To get back to the popularization of the new E8 computation, the NYtimes
article reports that the supercomputer portion of the calculation took
77-cpu hours (after four years real-time from 18 mathematicians). One
doesn't need to know much about Ventor's shotgun sequencing method,
or the rooms-full of (custom) alphas grinding away for months to confirm
that it's not-so-much the E8-computation that's large, as the amount of
data needed to decribe the result of the computation: 1 Gbyte for the
genome, which Baez describes as a "pickup truck full of books", as
compared to 60 Gb to store the E8 answer, a "453,060 × 453,060 matrix
of polyn". Or the NYtimes refers to as having computed 200 billion
numbers. I stopped attempting to follow the links in Baez's blog entry
just shortly before developing headache of my own. -Bruce

NYtimes ref: [url]http://www.nytimes.com/2007/03/20/science/20math.html[/url]
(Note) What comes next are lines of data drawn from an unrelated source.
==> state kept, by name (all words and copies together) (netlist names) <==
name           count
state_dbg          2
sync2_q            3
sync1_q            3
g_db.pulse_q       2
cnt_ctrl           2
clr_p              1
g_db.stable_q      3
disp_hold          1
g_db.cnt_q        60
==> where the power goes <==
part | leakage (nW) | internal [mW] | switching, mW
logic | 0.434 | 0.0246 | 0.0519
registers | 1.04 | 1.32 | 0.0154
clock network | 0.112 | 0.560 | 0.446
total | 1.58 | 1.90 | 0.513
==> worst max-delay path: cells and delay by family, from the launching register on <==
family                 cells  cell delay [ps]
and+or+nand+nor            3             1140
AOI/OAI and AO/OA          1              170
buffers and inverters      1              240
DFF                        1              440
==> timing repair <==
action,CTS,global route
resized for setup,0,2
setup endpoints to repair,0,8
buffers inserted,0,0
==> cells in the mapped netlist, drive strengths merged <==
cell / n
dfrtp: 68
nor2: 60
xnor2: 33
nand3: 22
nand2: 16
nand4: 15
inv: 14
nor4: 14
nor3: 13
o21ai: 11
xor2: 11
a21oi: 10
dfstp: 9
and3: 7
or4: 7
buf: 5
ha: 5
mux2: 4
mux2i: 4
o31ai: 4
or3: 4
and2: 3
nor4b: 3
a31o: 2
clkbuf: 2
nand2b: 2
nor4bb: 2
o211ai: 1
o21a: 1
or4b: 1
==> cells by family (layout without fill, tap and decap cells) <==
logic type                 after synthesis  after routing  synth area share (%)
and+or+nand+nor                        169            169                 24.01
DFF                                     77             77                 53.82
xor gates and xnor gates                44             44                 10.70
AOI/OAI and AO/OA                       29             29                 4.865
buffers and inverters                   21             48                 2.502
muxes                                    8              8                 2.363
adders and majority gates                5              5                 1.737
==> config.mk <==
export PLATFORM = sky130hd
export DESIGN_NAME = mem_bus_arbiter
export DESIGN_NICKNAME = d
export VERILOG_FILES = /design/src/rtl/mem_arb_pkg.sv /design/src/rtl/mem_arb_pick.sv /design/src/rtl/mem_bus_arbiter.sv
export VERILOG_INCLUDE_DIRS = /design/src /design/src/rtl
export SDC_FILE = /design/constraint.sdc
export NUM_CORES = 1
export LEC_CHECK = 0
export CAP_MARGIN = 20
export CORE_ASPECT_RATIO = 0.9
export CORE_MARGIN = 2
export CORE_UTILIZATION = 38
export DETAILED_ROUTE_END_ITERATION = 6
export PLACE_DENSITY = 0.72
export RECOVER_POWER = 25
export SLEW_MARGIN = 10
export SYNTH_ARGS = -nofsm -noshare
export SYNTH_HDL_FRONTEND = slang
export SYNTH_HIERARCHICAL = 1
export SYNTH_SLANG_ARGS = --single-unit
==> constraint.sdc <==
create_clock -name clk -period 3.6 [get_ports clk]
set_input_delay 0.72 -clock clk [delete_from_list [all_inputs] [get_ports clk]]
set_output_delay 0.72 -clock clk [all_outputs]
set_load 0.01 [all_outputs]
### config.mk
export PLATFORM = sky130hd
export DESIGN_NAME = score_target_controller
export DESIGN_NICKNAME = d
export VERILOG_FILES = /design/src/rtl/score_target_controller.sv
export SDC_FILE = /design/constraint.sdc
export NUM_CORES = 1
export LEC_CHECK = 0
export ABC_AREA = 1
export BUFFER_PORTS_ARGS = -buffer_cell sky130_fd_sc_hd__buf_4
export CORE_MARGIN = 2
export CORE_UTILIZATION = 35
export DETAILED_ROUTE_END_ITERATION = 16
export SLEW_MARGIN = 20
export SYNTH_ARGS = -nofsm -noshare
export SYNTH_HDL_FRONTEND = slang
export SYNTH_SLANG_ARGS = --single-unit
### constraint.sdc
create_clock -name clk -period 2.6 [get_ports clk]
set_clock_uncertainty 0.1 [all_clocks]
set_input_delay 0.52 -clock clk [delete_from_list [all_inputs] [get_ports clk]]
set_output_delay 0.52 -clock clk [all_outputs]
set_load 0.02 [all_outputs]
## config.mk

```make
export PLATFORM = sky130hd
export DESIGN_NAME = serial_adder
export DESIGN_NICKNAME = d
export VERILOG_FILES = /design/src/rtl/serial_adder.sv
export SDC_FILE = /design/constraint.sdc
export NUM_CORES = 1
export LEC_CHECK = 0
export BUFFER_PORTS_ARGS = -buffer_cell sky130_fd_sc_hd__buf_2
export CAP_MARGIN = 20
export CORE_ASPECT_RATIO = 1.5
export CORE_MARGIN = 2
export CORE_UTILIZATION = 58
export CTS_CLUSTER_DIAMETER = 150
export DETAILED_ROUTE_END_ITERATION = 6
export GPL_TIMING_DRIVEN = 0
export PLACE_DENSITY = 0.83
export REMOVE_ABC_BUFFERS = 1
export SETUP_SLACK_MARGIN = 0.1
export SYNTH_ARGS = -nofsm -noshare
export SYNTH_HDL_FRONTEND = slang
export SYNTH_SLANG_ARGS = --single-unit
```

## constraint.sdc

```tcl
create_clock -name clk -period 2.5 [get_ports clk]
set_clock_uncertainty 0.15 [all_clocks]
set_input_delay 0 -clock clk [delete_from_list [all_inputs] [get_ports clk]]
set_output_delay 0 -clock clk [all_outputs]
set_load 0.05 [all_outputs]
```

## src/rtl/serial_adder.sv

```systemverilog
// Bit-serial adder: one full-adder step per clock (sum = XOR, carry = AND cell pair plus
// a registered carry-in), LSB first, with a start/busy/done handshake.
module serial_adder #(
  parameter int WIDTH = 8
) (
  input  logic             clk,
  input  logic             rst,
  input  logic             start,
  input  logic [WIDTH-1:0] a,
  input  logic [WIDTH-1:0] b,
  output logic             busy,
  output logic             done,
  output logic [WIDTH-1:0] sum,
  output logic             carry
);

  localparam int CW = $clog2(WIDTH) + 1;

  typedef enum logic [1:0] {IDLE, SHIFT, DONE} state_t;

  state_t           state_q, state_d;
  logic [WIDTH-1:0] opa_q, opa_d;
  logic [WIDTH-1:0] opb_q, opb_d;
  logic [WIDTH-1:0] psum_q, psum_d;
  logic [WIDTH-1:0] sum_q, sum_d;
  logic             c_q, c_d;
  logic             carry_q, carry_d;
  logic [CW-1:0]    cnt_q, cnt_d;

  logic             half_s, half_c;
  logic             bit_s, bit_c;
  logic [WIDTH-1:0] psum_shift;

  // Two half-adder cells chained through the carry flop form the per-bit full adder.
  assign half_s     = opa_q[0] ^ opb_q[0];
  assign half_c     = opa_q[0] & opb_q[0];
  assign bit_s      = half_s ^ c_q;
  assign bit_c      = half_c | (c_q & half_s);
  assign psum_shift = {bit_s, psum_q[WIDTH-1:1]};

  always_comb begin
    state_d = state_q;
    opa_d   = opa_q;
    opb_d   = opb_q;
    psum_d  = psum_q;
    sum_d   = sum_q;
    c_d     = c_q;
    carry_d = carry_q;
    cnt_d   = cnt_q;
    case (state_q)
      IDLE, DONE: begin
        if (start) begin
          opa_d   = a;
          opb_d   = b;
          psum_d  = '0;
          c_d     = 1'b0;
          cnt_d   = '0;
          state_d = SHIFT;
        end else begin
          state_d = IDLE;
        end
      end
      SHIFT: begin
        psum_d = psum_shift;
        opa_d  = {1'b0, opa_q[WIDTH-1:1]};
        opb_d  = {1'b0, opb_q[WIDTH-1:1]};
        c_d    = bit_c;
        cnt_d  = cnt_q + 1'b1;
        if (cnt_q == CW'(WIDTH - 1)) begin
          sum_d   = psum_shift;
          carry_d = bit_c;
          state_d = DONE;
        end
      end
      default: state_d = IDLE;
    endcase
  end

  always_ff @(posedge clk or posedge rst) begin
    if (rst) begin
      state_q <= IDLE;
      opa_q   <= '0;
      opb_q   <= '0;
      psum_q  <= '0;
      sum_q   <= '0;
      c_q     <= 1'b0;
      carry_q <= 1'b0;
      cnt_q   <= '0;
    end else begin
      state_q <= state_d;
      opa_q   <= opa_d;
      opb_q   <= opb_d;
      psum_q  <= psum_d;
      sum_q   <= sum_d;
      c_q     <= c_d;
      carry_q <= carry_d;
      cnt_q   <= cnt_d;
    end
  end

  assign busy  = (state_q == SHIFT);
  assign done  = (state_q == DONE);
  assign sum   = sum_q;
  assign carry = carry_q;

endmodule

```

==> run summary, run 1 <==
initial core utilization: 60.5%
Inserted Clock Buffers: 5
wire per inst: 15.4 µm
CTS root buf: clkbuf_8
worst-case clock buffer depth: 2
Routed Antenna Nets: 0
Max Cap Viol: 0
Via Count: 1122
Layout Nets: 183
fin crit period: 2220 ps
RSZ-0062 raised after global routing: false
layout cell share with drive strength beyond 1: 26.4%
setup violators final: 0
Netlist cell types: 19
CP Capture Type: register
Area Growth Syn to Fin: 30.0%
CTS tree: done
Worst-Margin Slew: 772 ps
static leakage: 1.11 nW
Tot Pwr: 0.00269 W
Vias per Instance: 5.61
H-tree Lvls: 2
num rows: 23
Cells after Synth: 114
register bit count reported by yosys: 39
TNS Setup: 0 ps
fillers: 169
Post-Syn Area: 1600 µm²
fmax: 450 MHz
Reg2Reg Setup Slack: 280 ps
Syn. warnings: 0
full die area: 3210 µm²
capturing point of the worst reg2reg path: sum[1]$_DFFE_PP0P_
CP max stage cell: nor3b_2
initial drt markers: 14
RePlAce Congestion: 0.681
first-pass iteration count of the detailed router: 4
startpoint types: register
Die H: 68.4 µm
vias in the first global route: 1102
Hold Vio Cnt, Final: 0
path depth of the worst reg2reg path: 3
worst vdd ir: 0.743 mV
crit path kind: reg2reg
Core Util, Final: 78.6%
IO Pins: 30
clock sink total: 39
sequential share of the synthesized area: 60.9%
final wirelength: 3.09 mm
antenna violations before repair: 0
Max Fanout on Critical Path: 31
Worst-path clk slew: 80 ps
CP startpoint: state_q[1]$_DFFE_PP0P_
Core ar.: 2650 µm²
worst r2r src: state_q[1]$_DFFE_PP0P_
status: finished clean
final worst path period share: 88.8%
Crit path required time: 2530 ps
worst min path class: in2async
cts repair resizes: 0
area of the multi-input gates: 579 µm²
syn_area_per_cell: 14.0 µm²
Max transition margin: 48.5%
Overflow after GRT: 0
Setup crit end: sum[1]$_DFFE_PP0P_
# diodes: 0
post-DP HPWL: 1.87 mm
CP peak stage delay: 680 ps
postcts setup bufs: 0
Clock Latency Late Sink: 290 ps
width of the chip: 46.9 µm
worst-path cell chain: and2b_4, nor3b_2, mux2_1
register area: 976 µm²
Slew Limit Fails: 0
total track usage: 22.9%
port bufs: 29
cts hold-fix bufs: 18
DRC viols: 0
worst endpoint data arrival time: 2250 ps
largest net degree at the start of global routing: 32
cell area power density: 1290 nW/µm²
global-route wire length before repair: 4.99 mm
## cells in the mapped netlist
cell | number | area (µm²)
fa_1 | 1 | 20.0
dfrtp_1 | 39 | 976
a22o_1 | 26 | 228
nor2_4 | 1 | 11.3
nand2_1 | 3 | 11.3
nor2b_1 | 3 | 18.8
ha_1 | 1 | 12.5
inv_1 | 1 | 3.75
o21ai_0 | 1 | 5.00
buf_2 | 7 | 35.0
a21o_1 | 14 | 105
nand2b_1 | 1 | 6.26
mux2_1 | 9 | 101
nor3b_2 | 1 | 12.5
nand4_1 | 1 | 6.26
buf_4 | 1 | 7.51
and2b_4 | 1 | 10.0
mux2_2 | 1 | 11.3
mux2i_1 | 2 | 20.0
## worst max-delay path: cells and delay by family (launching register included)
family / cells / cell delay [ps]
flip-flops: 1 / 380
multiplexers: 1 / 390
AND/OR/NAND/NOR: 2 / 1180
## power breakdown
group	internal (W)	switching, W
Sequential	0.000904	0.000171
Clock	0.000297	0.000224
Combinational	0.000473	0.000620
Total	0.00167	0.00101
## cell usage in the layout (no fill, tap or decap), drive strengths merged
master and count:
a21o 14, a22o 26, and2b 1, buf 31
bufinv 1, clkbuf 5, clkinv 2, dfrtp 39
dlygate4sd3 18, fa 1, ha 1, inv 1
mux2 10, mux2i 2, nand2 3, nand2b 1
nand4 1, nor2 1, nor2b 3, nor3b 1
o21ai 1
## state kept, by name (all words and copies together) (netlist names)
name,cells
c_q,1
carry,1
cnt_q,4
opa_q,8
opb_q,8
psum_q,7
state_q,2
sum,8
## how the worst min path moves through the flow
| stage | start | end | slack, ps |
|---|---|---|---|
| 2_1_floorplan | start | state_q[0]$_DFFE_PP0P_ | -20 |
| 3_3_place_gp | a[7] | opa_q[7]$_DFFE_PP0P_ | 80 |
| 3_5_place_dp | rst | opb_q[5]$_DFFE_PP0P_ | 30 |
| 4_1_cts | rst | cnt_q[1]$_DFFE_PP0P_ | 260 |
| 5_1_grt | rst | cnt_q[1]$_DFFE_PP0P_ | 340 |
| 6_report | rst | cnt_q[1]$_DFFE_PP0P_ | 270 |
## cells by family after synthesis
group	synth area share, %
DFF	60.9
and+or+nand+nor	4.77
adders and majority gates	2.03
buffers and inverters	2.89
muxes	8.28
AOI/OAI and AO/OA	21.1
## metal layers
layer,global-route usage (%),vias up,wire [µm]
li1,-,515,-
met1,27.5,571,1280
met2,37.8,28,1630
met3,3.96,8,96
met4,12.5,0,75
met5,0,-,0
## final cells by class
class,instances,area share [%]
Tap cell,37,2.22
Clock buffer,5,3.31
Sequential cell,39,46.9
Clock inverter,3,2.10
Multi-Input combinational cell,66,27.8
Inverter,1,0.180
Timing Repair Buffer,49,17.5
## through the flow
| step | setup WS (ps) | hold slack [ps] | std cells | cell area, µm² |
|---|---|---|---|---|
| after floorplan | 418 | -17.5 | 106 | 1560 |
| after global placement | 138 | 77.9 | 172 | 1750 |
| after detailed placement | 265 | 31.0 | 174 | 1790 |
| after CTS | 255 | 255 | 200 | 2080 |
| after global routing | 147 | 341 | 200 | 2080 |
| final | 279 | 274 | 200 | 2080 |
(Power assumes the default switching activity.)
==> run 2: changes to the inputs <==
Settings changed: RECOVER_POWER set to 50.
==> run summary, run 2 (synthesized netlist as in run 1, its figures left out) <==
Layout Nets: 183 (unchanged)
WP buf/inv: 0 (unchanged)
Worst-Margin Slew: 1160 ps (+384 ps)
RePlAce Congestion: 0.681 (unchanged)
# diodes: 0 (unchanged)
Inserted Clock Buffers: 5 (unchanged)
first-pass iteration count of the detailed router: 4 (unchanged)
status: finished clean
static leakage: 1.06 nW (-4.5%)
worst-case clock buffer depth: 2 (unchanged)
most common cell after layout, fill and taps aside: dfrtp_1
Max Cap Viol: 0 (unchanged)
final worst path period share: 88.7% (-0.14 points)
Core ar.: 2650 µm² (unchanged)
crit path kind: reg2reg
TNS Setup: 0 ps (unchanged)
worst endpoint data arrival time: 2240 ps (about the same)
Worst-path clk slew: 80 ps (about the same)
layout cell share with drive strength beyond 1: 19.6% (-6.7 points)
Max Fanout on Critical Path: 31 (unchanged)
CTS root buf: clkbuf_8
RSZ-0062 raised after global routing: false
final wirelength: 3.12 mm (+0.94%)
clock sink total: 39 (unchanged)
fillers: 177 (+4.7%)
Die H: 68.4 µm (unchanged)
num rows: 23 (unchanged)
area of the multi-input gates: 579 µm² (unchanged)
startpoint types: register
CP peak stage delay: 680 ps (about the same)
worst min path class: in2async
initial drt markers: 19 (+5)
Layout Cells excl Fill: 200 (unchanged)
fmax: 451 MHz (+0.16%)
post-DP HPWL: 1.87 mm (unchanged)
cts repair resizes: 0 (unchanged)
cell area power density: 1300 nW/µm² (+0.99%)
Placed Instances: 174 (unchanged)
Slew Limit Fails: 0 (unchanged)
vias in the first global route: 1102 (unchanged)
CTS tree: done
Crit path max-delay family: simple AND/OR/NAND/NOR gates
register area: 976 µm² (unchanged)
DRC viols: 0 (unchanged)
Min Hold Slack: 236 ps (-38.0 ps)
Area Growth Syn to Fin: 27.7%
setup violators final: 0 (unchanged)
global-route wire length before repair: 4.99 mm (unchanged)
port bufs: 29 (unchanged)
H-tree Lvls: 2 (unchanged)
Hold Vio Cnt, Final: 0 (unchanged)
total track usage: 22.9% (unchanged)
commonest cells after routing, fill and taps aside: dfrtp_1 (39), a22o_1 (26), buf_2 (19)
wire per inst: 15.6 µm (+0.94%)
Overflow after GRT: 0 (unchanged)
worst-path cell chain: and2b_4, nor3b_2, mux2_1
Vias per Instance: 5.67 (+0.98%)
CP Capture Type: register
width of the chip: 46.9 µm (unchanged)
Routed Antenna Nets: 0 (unchanged)
IO Pins: 30 (unchanged)
antenna violations before repair: 0 (unchanged)
CP max stage cell: nor3b_2
Max transition margin: 22.9% (-26 points)
full die area: 3210 µm² (unchanged)
initial core utilization: 60.5% (unchanged)
fin crit period: 2220 ps (-3.52 ps)
Via Count: 1133 (+0.98%)
Crit path required time: 2530 ps (about the same)
largest net degree at the start of global routing: 32 (unchanged)
Clock Latency Late Sink: 290 ps (about the same)
worst vdd ir: 0.743 mV (about the same)
[run 2: final timing paths]
| path | start | end | slack (ps) | cells after the start |
|---|---|---|---|---|
| worst max register to register | state_q[1]$_DFFE_PP0P_ | sum[1]$_DFFE_PP0P_ | 280 | 3 |
| worst min register to register | opb_q[4]$_DFFE_PP0P_ | opb_q[4]$_DFFE_PP0P_ | 330 | 1 |
| worst min-delay path | rst | cnt_q[1]$_DFFE_PP0P_ | 240 | 3 |
| worst max-delay path | state_q[1]$_DFFE_PP0P_ | sum[1]$_DFFE_PP0P_ | 280 | 3 |
| max in group asynchronous | rst | opb_q[3]$_DFFE_PP0P_ | 490 | 4 |
| min in group clk | b[7] | opb_q[7]$_DFFE_PP0P_ | 320 | 3 |
[run 2: report_power, final]
part           internal [W]  total, W  leakage (nW)  switching, W
Combinational      0.000453   0.00107         0.501      0.000618
Clock              0.000297  0.000520        0.0581      0.000223
Sequential         0.000904   0.00108         0.499      0.000174
Total               0.00165   0.00267          1.06       0.00101
[run 2: area by class of cell]
class,instances,share of cell area (%)
sequential,39,47.7
multi-input combinational,66,28.3
timing repair buffer,49,16.0
clock buffer,5,3.36
tap,37,2.26
clock inverter,3,2.14
inverter,1,0.183
[run 2: per-stage QoR]
step | utilization, % | power [W] | instance area (µm²) | setup slack, ps
after global routing | 77.3 | 0.00283 | 2050 | 129
final | 77.3 | 0.00267 | 2050 | 283
after CTS | 78.6 | 0.00270 | 2080 | 255
after detailed placement | 67.6 | 0.00216 | 1790 | 265
after floorplan | - | 0.00190 | 1560 | 418
after global placement | 66.1 | 0.00208 | 1750 | 138
[run 2: per-layer routing]
| metal | vias up | share of wire, % | GRT usage (%) | wire length, µm |
|---|---|---|---|---|
| li1 | 516 | - | - | - |
| met1 | 576 | 41 | 27.5 | 1290 |
| met2 | 33 | 53 | 37.8 | 1640 |
| met3 | 8 | 3.5 | 3.96 | 108 |
| met4 | 0 | 2.4 | 12.5 | 74 |
| met5 | - | 0 | 0 | 0 |
[run 2: tightest hold or removal path, cell delays in order]
cell and delay, ps:
dlygate4sd3_1 550, buf_2 130, inv_1 490
[run 2: what timing repair did]
| action | CTS | global route |
|---|---|---|
| hold endpoints to repair | 35 | 0 |
| hold buffers | 18 | 0 |
| setup buffers | 0 | 0 |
Alright, who's the wise guy? I think we can narrow it down quite quickly:

1) David Hasselhoff admirer - that's pretty much me, akruppa and Xyzzy;
2) Nothing better to do - that rules out akruppa;
3) Super-secret "invisible edit" forum privileges - uh huh, that's what I thought.

-Ernst, a.k.a. E5

[i]"Lie groups, damned Lie groups, and E8"[/i]

Ear shot!
 

[QUOTE=Xyzzy;101647]We thought it had something to do with chess.

:yawn:[/QUOTE]

:wink: I'm sorry! I'm hard of hearing - jet engines, Pratt and Whitney/Rolls Royce , you know !
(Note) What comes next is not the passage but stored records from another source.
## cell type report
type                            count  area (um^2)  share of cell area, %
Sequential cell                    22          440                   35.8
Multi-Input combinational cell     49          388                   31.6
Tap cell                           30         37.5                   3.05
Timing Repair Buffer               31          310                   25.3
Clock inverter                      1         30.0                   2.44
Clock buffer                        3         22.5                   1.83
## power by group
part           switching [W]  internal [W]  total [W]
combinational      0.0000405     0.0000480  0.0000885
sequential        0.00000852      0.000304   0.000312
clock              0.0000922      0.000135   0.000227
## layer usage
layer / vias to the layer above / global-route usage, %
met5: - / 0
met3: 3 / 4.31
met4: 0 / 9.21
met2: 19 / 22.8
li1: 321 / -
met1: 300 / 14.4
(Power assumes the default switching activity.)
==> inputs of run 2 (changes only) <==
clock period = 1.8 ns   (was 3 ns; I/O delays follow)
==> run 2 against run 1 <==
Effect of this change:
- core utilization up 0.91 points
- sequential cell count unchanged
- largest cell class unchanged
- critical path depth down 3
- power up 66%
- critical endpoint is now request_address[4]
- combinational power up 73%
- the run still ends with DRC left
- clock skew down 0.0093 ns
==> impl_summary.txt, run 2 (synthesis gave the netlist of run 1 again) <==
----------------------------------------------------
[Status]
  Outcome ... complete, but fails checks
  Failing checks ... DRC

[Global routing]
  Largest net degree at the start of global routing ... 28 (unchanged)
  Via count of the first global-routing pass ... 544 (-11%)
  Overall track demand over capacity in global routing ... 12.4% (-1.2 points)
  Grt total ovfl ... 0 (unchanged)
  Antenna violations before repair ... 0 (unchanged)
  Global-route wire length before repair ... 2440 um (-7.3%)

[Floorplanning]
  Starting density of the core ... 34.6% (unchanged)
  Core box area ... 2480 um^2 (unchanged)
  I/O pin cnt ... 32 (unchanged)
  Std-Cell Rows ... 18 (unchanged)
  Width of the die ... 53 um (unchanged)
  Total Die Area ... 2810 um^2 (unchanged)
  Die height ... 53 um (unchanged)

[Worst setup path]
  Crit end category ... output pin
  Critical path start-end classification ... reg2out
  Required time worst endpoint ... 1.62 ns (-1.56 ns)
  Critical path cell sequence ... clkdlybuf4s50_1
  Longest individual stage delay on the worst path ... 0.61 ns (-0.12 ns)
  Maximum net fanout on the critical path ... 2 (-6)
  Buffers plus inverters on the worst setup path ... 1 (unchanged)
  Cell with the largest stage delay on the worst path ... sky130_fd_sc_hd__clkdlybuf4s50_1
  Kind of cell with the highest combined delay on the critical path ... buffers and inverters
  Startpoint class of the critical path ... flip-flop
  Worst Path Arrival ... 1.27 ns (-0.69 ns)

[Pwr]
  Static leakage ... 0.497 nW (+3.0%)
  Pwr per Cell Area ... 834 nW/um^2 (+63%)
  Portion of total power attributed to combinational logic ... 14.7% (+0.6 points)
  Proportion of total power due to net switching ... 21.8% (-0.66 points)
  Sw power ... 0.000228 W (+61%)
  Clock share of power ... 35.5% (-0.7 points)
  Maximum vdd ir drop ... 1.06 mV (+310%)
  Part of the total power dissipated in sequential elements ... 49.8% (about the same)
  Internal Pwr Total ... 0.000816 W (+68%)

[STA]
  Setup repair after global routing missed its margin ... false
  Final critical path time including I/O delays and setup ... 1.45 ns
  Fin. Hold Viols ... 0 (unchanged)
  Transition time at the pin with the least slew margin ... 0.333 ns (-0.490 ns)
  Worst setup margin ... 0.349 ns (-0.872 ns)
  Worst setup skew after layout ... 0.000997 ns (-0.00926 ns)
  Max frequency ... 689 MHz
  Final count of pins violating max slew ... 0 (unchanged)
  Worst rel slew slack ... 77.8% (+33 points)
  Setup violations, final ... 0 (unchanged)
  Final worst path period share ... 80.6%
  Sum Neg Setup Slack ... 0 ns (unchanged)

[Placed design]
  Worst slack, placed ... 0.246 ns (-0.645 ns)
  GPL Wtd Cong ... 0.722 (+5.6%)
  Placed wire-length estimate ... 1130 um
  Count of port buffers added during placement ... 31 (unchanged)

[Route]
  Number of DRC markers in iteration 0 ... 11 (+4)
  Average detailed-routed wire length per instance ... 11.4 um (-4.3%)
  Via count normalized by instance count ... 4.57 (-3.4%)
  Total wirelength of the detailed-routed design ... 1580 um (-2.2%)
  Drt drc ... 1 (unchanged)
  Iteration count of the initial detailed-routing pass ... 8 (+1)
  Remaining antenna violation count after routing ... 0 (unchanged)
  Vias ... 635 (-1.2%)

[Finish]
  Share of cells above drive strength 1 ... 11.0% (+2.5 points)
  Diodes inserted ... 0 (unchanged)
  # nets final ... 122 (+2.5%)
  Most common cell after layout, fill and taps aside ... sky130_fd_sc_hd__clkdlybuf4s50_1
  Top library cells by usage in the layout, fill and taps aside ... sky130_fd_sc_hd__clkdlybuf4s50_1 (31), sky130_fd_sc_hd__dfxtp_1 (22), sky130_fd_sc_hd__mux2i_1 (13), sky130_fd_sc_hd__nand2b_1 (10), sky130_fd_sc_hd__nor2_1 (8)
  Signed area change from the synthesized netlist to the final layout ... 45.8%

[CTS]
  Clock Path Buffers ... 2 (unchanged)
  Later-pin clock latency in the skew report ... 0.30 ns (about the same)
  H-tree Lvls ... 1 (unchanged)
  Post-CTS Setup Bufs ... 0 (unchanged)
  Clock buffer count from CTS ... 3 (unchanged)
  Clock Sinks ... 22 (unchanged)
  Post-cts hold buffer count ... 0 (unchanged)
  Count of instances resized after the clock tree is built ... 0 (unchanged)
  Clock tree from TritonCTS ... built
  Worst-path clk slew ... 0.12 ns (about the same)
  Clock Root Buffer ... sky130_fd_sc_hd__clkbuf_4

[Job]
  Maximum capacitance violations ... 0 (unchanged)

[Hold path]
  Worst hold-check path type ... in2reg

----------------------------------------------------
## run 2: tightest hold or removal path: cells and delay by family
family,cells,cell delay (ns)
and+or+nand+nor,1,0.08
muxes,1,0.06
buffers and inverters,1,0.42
yeah did you say chess or chest ? :grin:

Mally :coffee:

[QUOTE=ewmayer;101632]Was watching a piece on this on ...
Neat result, but c'mon folks, no need to pull phony "practical applications" out of your collective rumps just to please the news media. It's embarrassing to watch.[/QUOTE]

Glad to have the Baywatch episode info clarified (previous, more recent post).

I've gotten through to some of the more informative links; and have a much
better idea of what they think they were doing --- not sure you'll be happier.

Several of the links (from Baez's blog entry, maxal's post) give nice colored
pictures of the Dynkin diagram I was verbalizing about. First, on the "super"
part of the supercomputer computation, they had some help from Elkies -
otherwise they'd still be waiting for a "larger supercomputer". Bob might
be pleased to hear this one, the key idea seems to have been to run the
program four times to find the solution mod m, four moduli, then patched
the solution together via the Chinese remainder thm. I was just typing
"mod p, for primes", but the actual moduli used were 251 (prime), then
253 = (11)(23), then 255 = (3)(5)(17) and, finally 256 --- sure enough,
these are relatively prime, and Chin.Rem applies. So that 77 cpu hours
was distributed over 4 computations, just over 19 hrs each. The super
part appears to have been that they had 64Gb of ram to use --- ah,
on a "FusionA8" from Western Electric. Ooops, that was supposed to have
been "nearly 3 days solid processing" on the machine, with AMD chips.
Just checked with our grad student that has an account on the machine -
claim is that at the time of the computation Red Hat was only recognizing
8 of the 16 cpus (fixed since then, with a re-installation of the Red Hat).
That would be 3*24 = 72, so a bit more than 3 "solid days" times 8 cpus,
for 616 cpu hours, err ... four computations, average 154 cpu hours each.
Ah, yeah, 8 dual cores, "DDR2 667/533/400 Memory"; 8000 series.
With 10/100/1000 ethernet onboard "networking", infiniband interconnect
support. Sounding like super memory access/data exchange to people
more familiar? The 616 >= 3*24*8 amd cpu hours would be a slow day
for ecm here, otherwise.

Anyway, Adams did an update yesterday on "what we really did". Claim
is that they expect to get the data needed to be able to check an Arthur
conjecture on residues of Eisenstein series --- they still need to identify
which "perhaps 200 of the 453,060" satisfy Arthur's condition. -Bruce

ref: [url]http://www.liegroups.org/AIM_E8/technicaldetails.html[/url]